Toda a luta de Donissan, semelhante à de alguns padres do deserto, é uma descida a esse núcleo das motivações humanas, no qual convergem (e digladiam-se) os diferentes agentes que moldam, impulsionam ou confrontam o destino humano. Isto é, os tradicionais inimigos do homem segundo o cristianismo (a carne, o mundo e o Diabo), e também a ação divina, operam nas “trevas [que] se tornam mais espessas até o obscuro cerne, o eu profundo onde se agitam as sombras dos antepassados, em que brame o instinto, como um rio debaixo da terra”. Daí a pergunta comumente feita pelo leitor deste romance: a dor de Donissan é uma provação divina ou uma tentação do Diabo?

Num dos pontos climácticos do romance, o padre é convocado por uma família que tem a esperança agônica de que o “santo de Lumbres” ressuscitará uma criança que morrera há pouco. O milagre da ressurreição de um filho morto (Elias e a viúva de Sarepta; Jesus e a viúva de Naim, por exemplo), embora seja o sinal que confirma a santidade de Donissan, é descrito de modo tão elíptico, que cabe a dúvida sobre sua autoria (ou mesmo quanto a sua ocorrência).

Diferentemente, porém, do padre de Diário de um Pároco de Aldeia, a santidade de Donissan, porque fruto de um combate espiritual intenso, é selvagem e, para alguns, aterradora. De fato, ao final do romance, Saint-Marin, um “leão” da Academia Francesa e estoico cansado da vida, vendo a câmara do santo de Lumbres, onde se depara, chocado, com o ascetismo, diz: “há grandezas selvagens que a sabedoria antiga não conheceu…”. Isto porque, segundo as palavras finais do protagonista, “o testemunho do santo é como que arrancado pela dor”.

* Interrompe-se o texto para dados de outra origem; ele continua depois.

### config.mk
export PLATFORM = sky130hd
export DESIGN_NAME = gcd_job_scheduler
export DESIGN_NICKNAME = d
export VERILOG_FILES = /design/src/rtl/gcd_sched_pkg.sv /design/src/rtl/gcd_rr_pick.sv /design/src/rtl/gcd_job_scheduler.sv
export SDC_FILE = /design/constraint.sdc
export NUM_CORES = 1
export LEC_CHECK = 0
export BUFFER_PORTS_ARGS = -buffer_cell sky130_fd_sc_hd__buf_2
export CORE_MARGIN = 1.5
export CORE_UTILIZATION = 50
export CTS_BUF_LIST = sky130_fd_sc_hd__clkbuf_8 sky130_fd_sc_hd__clkbuf_16
export DETAILED_ROUTE_END_ITERATION = 8
export MAX_ROUTING_LAYER = met4
export PLACE_DENSITY_LB_ADDON = 0.3
export SLEW_MARGIN = 20
export SYNTH_ARGS = -nofsm -noshare
export SYNTH_HDL_FRONTEND = slang
export SYNTH_SLANG_ARGS = --single-unit
### constraint.sdc
create_clock -name clk -period 4.75 [get_ports clk]
set_input_delay 0.2375 -clock clk [delete_from_list [all_inputs] [get_ports clk]]
set_output_delay 0.2375 -clock clk [all_outputs]
set_load 0.05 [all_outputs]
### src/rtl/gcd_sched_pkg.sv
// Shared definitions for the GCD job scheduler: state encoding, default data width
// and the width helper used to size requester ids and counters.
package gcd_sched_pkg;

    localparam int unsigned GCD_DW = 4;

    localparam logic [2:0] ST_IDLE   = 3'd0;
    localparam logic [2:0] ST_ISSUE  = 3'd1;
    localparam logic [2:0] ST_BYPASS = 3'd2;
    localparam logic [2:0] ST_WAIT   = 3'd3;
    localparam logic [2:0] ST_RESP   = 3'd4;

    typedef enum logic [2:0] {
        S_IDLE   = ST_IDLE,
        S_ISSUE  = ST_ISSUE,
        S_BYPASS = ST_BYPASS,
        S_WAIT   = ST_WAIT,
        S_RESP   = ST_RESP
    } sched_state_e;

    // Bits needed to encode values 0..n-1 (n >= 2 in this design).
    function automatic int unsigned gcd_clog2(input int unsigned n);
        int unsigned r;
        int unsigned v;
        r = 0;
        v = n - 1;
        while (v > 0) begin
            r = r + 1;
            v = v >> 1;
        end
        return r;
    endfunction

endpackage

### src/rtl/gcd_rr_pick.sv
// Combinational round-robin picker: first set request bit searching upward from
// the requester after last_grant, wrapping at N_REQ.
module gcd_rr_pick
    import gcd_sched_pkg::*;
#(
    parameter int unsigned N_REQ = 4,
    localparam int unsigned IDW  = gcd_clog2(N_REQ)
) (
    input  logic [N_REQ-1:0] req,
    input  logic [IDW-1:0]   last_grant,
    output logic             any,
    output logic [IDW-1:0]   grant_id
);

    logic [IDW-1:0] idx;

    always_comb begin
        any      = 1'b0;
        grant_id = '0;
        idx      = '0;
        for (int unsigned k = 0; k < N_REQ; k++) begin
            idx = IDW'((32'(last_grant) + 32'd1 + k) % N_REQ);
            if (!any && req[idx]) begin
                any      = 1'b1;
                grant_id = idx;
            end
        end
    end

endmodule

### src/rtl/gcd_job_scheduler.sv
// Round-robin scheduler sharing one GCD core among N_REQ requesters; zero operands
// are answered locally. Define GCD_TIMEOUT_EN to build the WAIT-state watchdog.
module gcd_job_scheduler
    import gcd_sched_pkg::*;
#(
    parameter int unsigned N_REQ          = 4,
    parameter int unsigned DW             = GCD_DW,
    parameter int unsigned TIMEOUT_CYCLES = 64,
    localparam int unsigned IDW           = gcd_clog2(N_REQ)
) (
    input  logic                clk,
    input  logic                reset,
    input  logic [N_REQ-1:0]    req,
    input  logic [N_REQ*DW-1:0] req_a,
    input  logic [N_REQ*DW-1:0] req_b,
    output logic [N_REQ-1:0]    ack,
    output logic                rsp_valid,
    output logic [IDW-1:0]      rsp_id,
    output logic [DW-1:0]       rsp_d,
    output logic                rsp_err,
    output logic [DW-1:0]       gcd_a,
    output logic [DW-1:0]       gcd_b,
    output logic                gcd_start,
    input  logic                gcd_done,
    input  logic [DW-1:0]       gcd_d
);

    sched_state_e   state_q, state_nxt;
    logic [IDW-1:0] last_grant_q;
    logic [IDW-1:0] id_q;
    logic [DW-1:0]  op_a_q, op_b_q;

    logic           pick_any;
    logic [IDW-1:0] pick_id;
    logic [DW-1:0]  win_a, win_b;
    logic           win_zero;
    logic           wd_expired;

    logic [N_REQ-1:0] ack_nxt;
    logic             gcd_start_nxt;
    logic             rsp_valid_nxt;
    logic [IDW-1:0]   rsp_id_nxt;
    logic [DW-1:0]    rsp_data_nxt;

    gcd_rr_pick #(
        .N_REQ(N_REQ)
    ) u_pick (
        .req       (req),
        .last_grant(last_grant_q),
        .any       (pick_any),
        .grant_id  (pick_id)
    );

    assign win_a    = req_a[pick_id*DW +: DW];
    assign win_b    = req_b[pick_id*DW +: DW];
    assign win_zero = (win_a == '0) || (win_b == '0);

    // State register
    always_ff @(posedge clk or negedge reset) begin
        if (!reset) begin
            state_q <= S_IDLE;
        end else begin
            state_q <= state_nxt;
        end
    end

    // Next state and next values of the registered outputs
    always_comb begin
        state_nxt     = state_q;
        ack_nxt       = '0;
        gcd_start_nxt = 1'b0;
        rsp_valid_nxt = 1'b0;
        rsp_id_nxt    = '0;
        rsp_data_nxt  = '0;
        case (state_q)
            S_IDLE: begin
                if (pick_any) begin
                    ack_nxt = N_REQ'(1) << pick_id;
                    if (win_zero) begin
                        state_nxt = S_BYPASS;
                    end else begin
                        state_nxt     = S_ISSUE;
                        gcd_start_nxt = 1'b1;
                    end
                end
            end
            S_ISSUE: begin
                state_nxt = S_WAIT;
            end
            S_BYPASS: begin
                // gcd(0,x) = x and gcd(0,0) = 0
                state_nxt     = S_RESP;
                rsp_valid_nxt = 1'b1;
                rsp_id_nxt    = id_q;
                rsp_data_nxt  = (op_a_q == '0) ? op_b_q : op_a_q;
            end
            S_WAIT: begin
                if (gcd_done) begin
                    state_nxt     = S_RESP;
                    rsp_valid_nxt = 1'b1;
                    rsp_id_nxt    = id_q;
                    rsp_data_nxt  = gcd_d;
                end else if (wd_expired) begin
                    state_nxt     = S_RESP;
                    rsp_valid_nxt = 1'b1;
                    rsp_id_nxt    = id_q;
                end
            end
            S_RESP: begin
                state_nxt = S_IDLE;
            end
            default: begin
                state_nxt = S_IDLE;
            end
        endcase
    end

    // Job registers and registered outputs
    always_ff @(posedge clk or negedge reset) begin
        if (!reset) begin
            last_grant_q <= IDW'(N_REQ - 1);
            id_q         <= '0;
            op_a_q       <= '0;
            op_b_q       <= '0;
            ack          <= '0;
            gcd_start    <= 1'b0;
            gcd_a        <= '0;
            gcd_b        <= '0;
            rsp_valid    <= 1'b0;
            rsp_id       <= '0;
            rsp_d        <= '0;
        end else begin
            ack       <= ack_nxt;
            gcd_start <= gcd_start_nxt;
            rsp_valid <= rsp_valid_nxt;
            rsp_id    <= rsp_id_nxt;
            rsp_d     <= rsp_data_nxt;
            if (state_q == S_IDLE && pick_any) begin
                id_q   <= pick_id;
                op_a_q <= win_a;
                op_b_q <= win_b;
            end
            // Core operands only change when a new core job is issued
            if (gcd_start_nxt) begin
                gcd_a <= win_a;
                gcd_b <= win_b;
            end
            if (state_q == S_RESP) begin
                last_grant_q <= id_q;
            end
        end
    end

`ifdef GCD_TIMEOUT_EN
    localparam int unsigned TW = gcd_clog2(TIMEOUT_CYCLES + 1);

    logic [TW-1:0] wd_cnt_q;

    assign wd_expired = (wd_cnt_q == TW'(TIMEOUT_CYCLES - 1));

    // Watchdog counts WAIT cycles; held at zero outside WAIT so every entry starts clean
    always_ff @(posedge clk or negedge reset) begin
        if (!reset) begin
            wd_cnt_q <= '0;
        end else if (state_q != S_WAIT) begin
            wd_cnt_q <= '0;
        end else if (!wd_expired) begin
            wd_cnt_q <= wd_cnt_q + 1'b1;
        end
    end

    always_ff @(posedge clk or negedge reset) begin
        if (!reset) begin
            rsp_err <= 1'b0;
        end else begin
            rsp_err <= (state_q == S_WAIT) && !gcd_done && wd_expired;
        end
    end
`else
    logic unused_timeout_cfg;

    assign wd_expired         = 1'b0;
    assign rsp_err            = 1'b0;
    assign unused_timeout_cfg = (TIMEOUT_CYCLES != 0);
`endif

endmodule

Word-level counts from Yosys, hierarchy flattened --
Index checks and enable logic that the tools add are counted.
Word-level totals: word-level logic and storage cells 74, flip-flop bits (word level) 35, input port bits 43
Operators by class: add/subtract/negate cells 4, muxes and demuxes 32, magnitude comparators 4, equal/unequal tests 6, shift operators 3, reductions and logical operators 13
Operators with widths (count):
- variable part select 16 x 5 -> 4 bit | 2
- two-way mux 4 bit | 4
- zero test 4 bit | 3
- less-than comparator 2 x 3 -> 1 bit, second input constant | 4
- two-way mux 1 bit | 12
- two-way mux 2 bit | 6
- case mux 3 bit (4 select lines) | 1
- binary-select mux 1 bit (select 2 bit) | 4
- case mux 4 bit (2 select lines) | 1
- equality test 3 x 2 -> 1 bit, second input constant | 2
- two-way mux 3 bit | 2
- adder 2 x 1 -> 2 bit, second input constant | 2
- adder 2 bit, second input constant | 2
- logical AND 1 bit | 4
- != test 2 bit, second input constant | 2
- case mux 2 bit (2 select lines) | 1
- << shifter 1 x 2 -> 4 bit, first input constant | 1
- equality test 3 x 1 -> 1 bit, second input constant | 1
- equality test 3 bit, second input constant | 1
- zero test 1 bit | 3
- zero test 3 bit | 1
- case mux 1 bit (2 select lines) | 1
- AND reduction 2 bit | 1
- logical OR 1 bit | 1

Depth between registers and ports, before layout --
word-level depth 19, mapped depth 8, depth with buffers taken out 6

By module --
From an unflattened synthesis, not the netlist that was laid out.
Second synthesis, totals: cells, all modules 146, area, all modules 1671.6 µm²
Modules (own cells, without submodules):
- gcd_job_scheduler | cells each 132, sequential area each 878.3 µm², times used 1, area an instance 1580.3 µm²
- gcd_rr_pick | cells each 14, sequential area each 0.0 µm², times used 1, area an instance 91.3 µm²

Least setup slack after synthesis --
OpenSTA, ideal clock, no wires.
path kind reg2reg, from register last_grant_q[0], to register gcd_a[2], buffers on the path 0, library setup time 0.125 ns, data required time 4.625 ns, setup slack 2.511 ns, data arrival time 2.114 ns, period minus slack after synthesis 2.239 ns, cell stages (with the launch flop) 7, path through dfstp_2 -> nor2b_1 -> a21o_1 -> a211oi_4 -> mux2i_1 -> nor3_4 -> mux2_2
Between the ends: cells in the longest elaborated chain, start to end 19, elaborated cells between the ends (all ways) 34, those cells by class 4 x add/sub; 2 x shift; 19 x mux; 9 x reduce/logical
RTL lines:
- start: declaration | RTL line gcd_job_scheduler.sv:29 | logic [IDW-1:0] last_grant_q;
- start signal: assignment | RTL line gcd_job_scheduler.sv:121 | last_grant_q <= IDW'(N_REQ - 1);
- start signal: assignment | RTL line gcd_job_scheduler.sv:149 | last_grant_q <= id_q;
- adder 2 x 1 -> 2 bit (*) | RTL line gcd_rr_pick.sv:22 | idx = IDW'((32'(last_grant) + 32'd1 + k) % N_REQ);
- parallel branches: the longest is 16 deep, another holds adder 2 x 1 -> 2 bit
- two-way mux 1 bit (*) | RTL line gcd_job_scheduler.sv:77 | if (pick_any) begin
- two-way mux 1 bit (*) | RTL line gcd_job_scheduler.sv:75 | case (state_q)
- net gcd_start_nxt | RTL line gcd_job_scheduler.sv:40 | logic gcd_start_nxt;
- end signal: assignment | RTL line gcd_job_scheduler.sv:145 | gcd_a <= win_a;
- end: declaration | RTL line gcd_job_scheduler.sv:21 | output logic [DW-1:0] gcd_a,
Mark *: on every way through the listed nets, which the timed path passes. The select of a mux whose other input is x is not followed. A chain may end at the register's enable or synchronous reset.

Worst setup path after layout --
Same ends and word-level chain as after synthesis.

==> flow_metrics.py <==
metrics = {
    "status": {
        "run_status": "complete, no violations",
    },
    "critical_path": {
        "r2r_start": "last_grant_q[0]",
        "crit_slowest_cell": "a211oi_4",
        "path_max_fanout": 18,
        "cp_cell_sequence": "nor2b_1 > a21o_1 > a211oi_4 > mux2i_1 > nor3_4 > mux2_2",
        "path_class": "reg2reg",
        "crit_required_ns": 4.92,
        "cp.arrival_ns": 2.99,
        "critPathCaptureType": "register",
        "setup.worst_path.start_class": "register",
        "reg2reg_depth": 6,
        "critPathMaxStageDelay_ns": 0.76,
        "crit_path_start": "last_grant_q[0]",
        "r2r_slack_ns": 1.93,
    },
    "clock_network": {
        "cts_buffers": 5,
        "cts_setup_buffers": 0,
        "cts_tree": "yes",
        "clk_latency_ns": 0.29,
        "htreeDepth": 2,
        "clockBufferDepth": 2,
        "cts-resized-gates": 0,
        "clock-sinks": 35,
        "cts.reportedPaths.clkPinSlew_ns": 0.07,
        "ctsRootBufferMaster": "clkbuf_8",
        "postCtsHoldBufs": 0,
    },
    "synth": {
        "syn_inst": 181,
        "syn-mean-instance-area_um2": 10.1,
        "synth-seq-area-share_pct": 47.9,
        "ys_seq_elements": 35,
        "ys.warnings.count": 0,
        "syn_area_um2": 1830,
        "synth_top_area_share_pct": 45.0,
        "yosysTopAreaCell": "dfrtp_1",
        "syn_nets": 224,
        "synth_area_leaders": "dfrtp_1, mux2i_1, nand2_1",
        "synth_cell_types": 35,
    },
    "drt": {
        "dr.max_layer_used": "met4",
        "drt_first_pass_iters": 4,
        "drc": 0,
        "routedWlPerCell_um": 13.4,
        "wl_met2_um": 1770,
        "wl_met3_um": 250,
        "vias": 1562,
        "drt_iter0_drc": 111,
        "m1WireLength_um": 1780,
        "wirelength_um": 3860,
        "ant_nets": 0,
        "viasPerCell": 5.42,
    },
    "sta": {
        "slew_viol_final": 0,
        "max_freq_mhz": 354,
        "rsz0062_at_grt": "false",
        "fin_setup_tns_ns": 0,
        "relSlewSlack_pct": 41.6,
        "hold_violations": 0,
        "fin_crit_sh_pct": 59.4,
        "setup_violations": 0,
        "finClkSkew_ns": 0.00814,
        "post-route-min-period_ns": 2.82,
        "worst_pin_slew_ns": 0.873,
    },
    "layout": {
        "drive_gt1_share_pct": 33.5,
        "layout.core_utilization_pct": 65.6,
        "multiInputGateArea_um2": 903,
        "area_growth_pct": 22.2,
        "fin_area_um2": 2240,
        "num-fill-cells": 310,
        "regArea_um2": 878,
        "most-common-layout-cells": "buf_2, nand2_1, dfrtp_1, mux2i_1, nor4_1",
        "mostFrequentLayoutCell": "buf_2",
        "n_antenna_cell": 0,
        "fin_nets": 286,
    },
    "global_routing": {
        "track_usage_pct": 21.7,
        "grt_max_degree": 36,
        "antenna_found_initial": 0,
        "grt_pass1_wl_um": 6700,
        "first_global_vias": 1504,
        "grt-ovfl-total": 0,
    },
    "floorplanning": {
        "ioPinCount": 64,
        "fp-row-count": 21,
        "dieArea_um2": 4040,
        "coreArea_um2": 3420,
        "die_w_um": 63.6,
        "die_h_um": 63.6,
        "initial_core_util_pct": 53.7,
    },
    "flow_run": {
        "maxCapViolCount": 0,
    },
    "place": {
        "dpl.hpwl_um": 2990,
        "place.gp.congestion": 0.792,
        "io_buffers": 62,
        "placed_area_um2": 2170,
    },
    "power_and_ir_drop": {
        "leakage_nw": 1.17,
        "power_density_nw_per_um2": 663,
        "peakVddDrop_mv": 0.255,
    },
    "worst_hold_path": {
        "hp-class": "in2async",
    },
}
## layout make-up
| type | count | share of cell area, % |
|---|---|---|
| clock buffer | 5 | 3.07 |
| tap | 46 | 2.57 |
| inverter | 5 | 0.838 |
| timing repair buffer | 62 | 13.8 |
| clock inverter | 1 | 0.168 |
| sequential | 35 | 39.2 |
| multi-input combinational | 134 | 40.3 |
## through the flow
stage          std cells  setup WS (ns)  power (mW)  hold WS (ns)
2_1_floorplan        181           2.51        1.12       -0.0581
3_5_place_dp         282           1.92        1.30         0.344
6_report             288           1.93        1.49        0.0104
3_3_place_gp         282           2.05        1.29         0.339
4_1_cts              288           1.93        1.49        0.0416
5_1_grt              288           1.73        1.59        0.0695
## kinds of logic (layout without fill, tap and decap cells)
kind of cell,Yosys count,after routing,synth area share [%]
AND/OR/NAND/NOR,74,74,20.1
buffers and inverters,12,73,2.86
AO/OA/AOI/OAI,24,24,9.41
multiplexers,35,35,19.6
other,1,1,0.204
flip-flops,35,35,47.9
## path summary, 6_finish.rpt
| kind | endpoint |
|---|---|
| max in group asynchronous | ack[1] |
| min reg2reg | op_b_q[3] |
| min in group clk | rsp_d[3] |
| max reg2reg | gcd_a[2] |
| min | id_q[0] |
| max | gcd_a[2] |
## sequential cells by signal (all words and copies together), names as in the netlist
| name | count |
|---|---|
| ack | 4 |
| gcd_a | 4 |
| gcd_b | 4 |
| gcd_start | 1 |
| id_q | 2 |
| last_grant_q | 2 |
| op_a_q | 4 |
| op_b_q | 4 |
| rsp_d | 4 |
| rsp_id | 2 |
| rsp_valid | 1 |
| state_q | 3 |
## power breakdown
part / leakage, nW / internal, mW / switching, mW
sequential: 0.439 / 0.435 / 0.0787
combinational: 0.688 / 0.256 / 0.525
clock: 0.0413 / 0.0953 / 0.0956
## metal layers
layer  vias to the layer above  GRT usage [%]
met5                         -              -
met3                         5           4.11
met2                        67           34.6
met1                       722           27.7
li1                        768              -
met4                         0           8.15
## critical path, delay by kind of cell, from the launching register on
| kind | cells | cell delay [ns] |
|---|---|---|
| AO/OA/AOI/OAI | 2 | 0.94 |
| multiplexers | 2 | 0.79 |
| AND/OR/NAND/NOR | 2 | 0.43 |
| flip-flops | 1 | 0.54 |
## synth_stat cells
cell	n
nand3_1	2
nor3_4	1
o31ai_1	1
nor2_1	7
nor4_1	10
mux2_2	7
dfrtp_1	33
inv_1	5
dfstp_2	2
o2bb2ai_1	2
nor2b_1	1
nand2_1	34
buf_2	3
o22ai_1	1
buf_4	1
a211oi_4	1
nand3b_1	1
a21o_1	1
and3_1	3
or4_1	1
nand2b_1	3
nor3_1	5
o221a_2	1
a211o_1	3
a22o_1	1
clkbuf_1	3
or2_2	2
conb_1	1
a21oi_1	5
nor3b_1	1
and2_1	2
and4_1	1
o211ai_1	1
o21ai_0	7
mux2i_1	28
(Power assumes the default switching activity.)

[1] Rudolph Arbermann, em seu artigo “The ‘Daemonium meridianum’ and Greek and Latin Patristic exegesis” diz que a figura do “demônio do meio-dia” provavelmente é uma referência indireta, como propôs Roger Caillois, a dois demônios assírios que exerciam seu poder e influência malignos especialmente ao meio-dia e à meia-noite, por meio do calor causticante e pelo frio cortante, respectivamente. Ambos eram tidos como responsáveis por determinadas desordens do organismo humano, como a insolação e a febre malária. O ponto que presentemente nos interessa, no entanto, é que essas entidades promoviam não apenas tribulações espirituais, mas também males físicos, tal como se dá neste romance de Bernanos.